A Final Phone Call and Every Parent's Worst Nightmare

"Love you mum," were the last words Mikey Roynon said to his mother, Hayley, during a phone call before he left for a party with friends in Bath, Somerset, on a Saturday evening in June 2023. Hayley had travelled to Birmingham for a work event, leaving some money for her son and promising they would catch up properly upon her return.

However, after the awards ceremony concluded, Hayley switched her mobile phone back on to be confronted with over thirty missed calls from Mikey's phone and from his friends. "I knew instantly something was wrong," she recounted. "I rang his phone and one of his friends answered. He said 'Mikey's been stabbed and he's gone'. I remember thinking 'he can't be'. I think I went mad at him and said 'Why are you saying that? Why would you even do that?' and I put the phone down."

A Scene of Horror in Bath

Rushing to the Bath address where the stabbing had occurred, Hayley arrived to find a forensic tent erected and police tape cordoning off the area. "It was raining and it was cold," she remembered. "And I just remember the policeman coming over and saying 'somebody's been stabbed and killed here tonight, we believe it's your son Mikey.' I thought he was still alive."

Avon and Somerset Police had responded to reports of a stabbing at a house party on 10 June 2023. The violent confrontation among teenagers resulted in Mikey, a popular youngster from Bristol with a passion for music, suffering a fatal wound to the neck from a zombie knife.

A Talented Youth with a Tragic Foreboding

Mikey Roynon was a talented young man who had performed in his primary school's talent show at just five years old. He later progressed to writing his own rap lyrics and creating drill music that amassed over 250,000 online views. Despite the sometimes violent themes in drill music, Mikey had no gang affiliations or criminal record.

Disturbingly, his mother Hayley recalls that Mikey was acutely aware of the rising knife crime in Bristol and the surrounding areas. "He used to say to me, I'm going to get stabbed," she revealed, a prediction that would tragically come true.

The Investigation and Court Case

Following interviews with party attendees and analysis of CCTV footage, police detained 16-year-old Shane Cunningham and two other associates. All three initially pleaded not guilty and declined to give evidence. During the trial, one witness suggested Mikey had been brandishing a knife himself and that the defendants acted in self-defence.

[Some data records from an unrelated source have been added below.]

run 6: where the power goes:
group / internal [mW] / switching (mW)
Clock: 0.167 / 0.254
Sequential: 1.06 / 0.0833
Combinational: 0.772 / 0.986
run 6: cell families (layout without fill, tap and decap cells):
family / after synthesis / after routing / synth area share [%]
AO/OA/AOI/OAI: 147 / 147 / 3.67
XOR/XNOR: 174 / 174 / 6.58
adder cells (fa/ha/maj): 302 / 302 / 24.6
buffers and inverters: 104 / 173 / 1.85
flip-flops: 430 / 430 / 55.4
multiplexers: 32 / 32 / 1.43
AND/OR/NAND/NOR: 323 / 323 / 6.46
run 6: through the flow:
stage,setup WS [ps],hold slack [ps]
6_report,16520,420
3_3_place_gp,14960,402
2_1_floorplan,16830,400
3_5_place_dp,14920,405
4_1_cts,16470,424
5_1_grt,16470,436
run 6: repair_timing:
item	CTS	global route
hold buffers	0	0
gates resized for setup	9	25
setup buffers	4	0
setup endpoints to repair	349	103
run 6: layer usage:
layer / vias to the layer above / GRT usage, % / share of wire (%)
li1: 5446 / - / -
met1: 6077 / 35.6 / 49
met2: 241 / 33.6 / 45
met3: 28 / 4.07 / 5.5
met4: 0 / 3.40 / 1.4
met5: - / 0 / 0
Source: an optimization exercise on an open RTL-to-GDS flow (aim: small area, a short achievable clock period and few clock cycles per item). Production flows keep margins and buffers that such runs may drop. Power figures rest on the tool's default switching activity, not on a simulated workload.

==> flow/design.v <==
module dts_match (
    input  logic [31:0]  w,
    input  logic [3:0]   avail_ge,     
    input  logic [127:0] cfg_bytes,    
    input  logic [11:0]  leff,         
    output logic         match,
    output logic [1:0]   num,
    output logic [2:0]   len
);
    logic [3:0] m;
    always_comb begin
        for (int d = 0; d < 4; d++) begin
            m[d] = (leff[3*d +: 3] != 3'd0);
            for (int j = 0; j < 4; j++) begin
                if (leff[3*d +: 3] > 3'(j) &&
                    (!avail_ge[j] || w[8*j +: 8] != cfg_bytes[32*d + 8*j +: 8])) begin
                    m[d] = 1'b0;
                end
            end
        end
    end
    always_comb begin
        match = |m;
        num   = m[0] ? 2'd0 : m[1] ? 2'd1 : m[2] ? 2'd2 : 2'd3;
        len   = leff[3*num +: 3];
    end
endmodule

However, police maintained that Mikey was simply in the wrong place at the wrong time. James Alexander, a criminologist with over twenty years of experience working with young offenders, explained the changing nature of youth violence. "Shane wouldn't have been on anyone's radar because he's got no convictions. Fifteen years ago, if someone's going to be stabbing someone, they would have had prior convictions. Now they don't. And so to be able to predict who is at risk is getting harder."

Alexander added, "And again, with Mikey, 10-15 years ago, if you've been a victim of violent crime, we would kind of say that you've been involved in a gang or some kind of criminal activity. Nowadays that isn't the case... Young people nowadays, going to a party, they're going to think other people at a party are going to carry a knife, so they're going to carry one too. It's just like putting on trainers before they go out. I think about where my keys are. They think about where their knife is."

A Life Sentence and a Mother's Unending Grief

Mikey suffered a single stab wound to the neck with a zombie knife, an injury so severe that his chances of survival were minimal. The two other boys, who cannot be identified due to their ages, were originally found guilty of manslaughter, but their convictions were later quashed by an Appeal Court judge.

Shane Cunningham was convicted of murder by a jury and handed a life sentence with a minimum term of 16 years. For Hayley Roynon, this verdict offers little solace. "He could be out when he's 32 - he can come out and start a new life," she said. "How is that fair when Mikey can't have kids and I'm never going to have grandchildren?"

As a documentary examining the deadly impact of zombie knives airs on Channel 4, Hayley's story highlights the devastating human cost of knife crime and the profound grief that continues long after the headlines fade.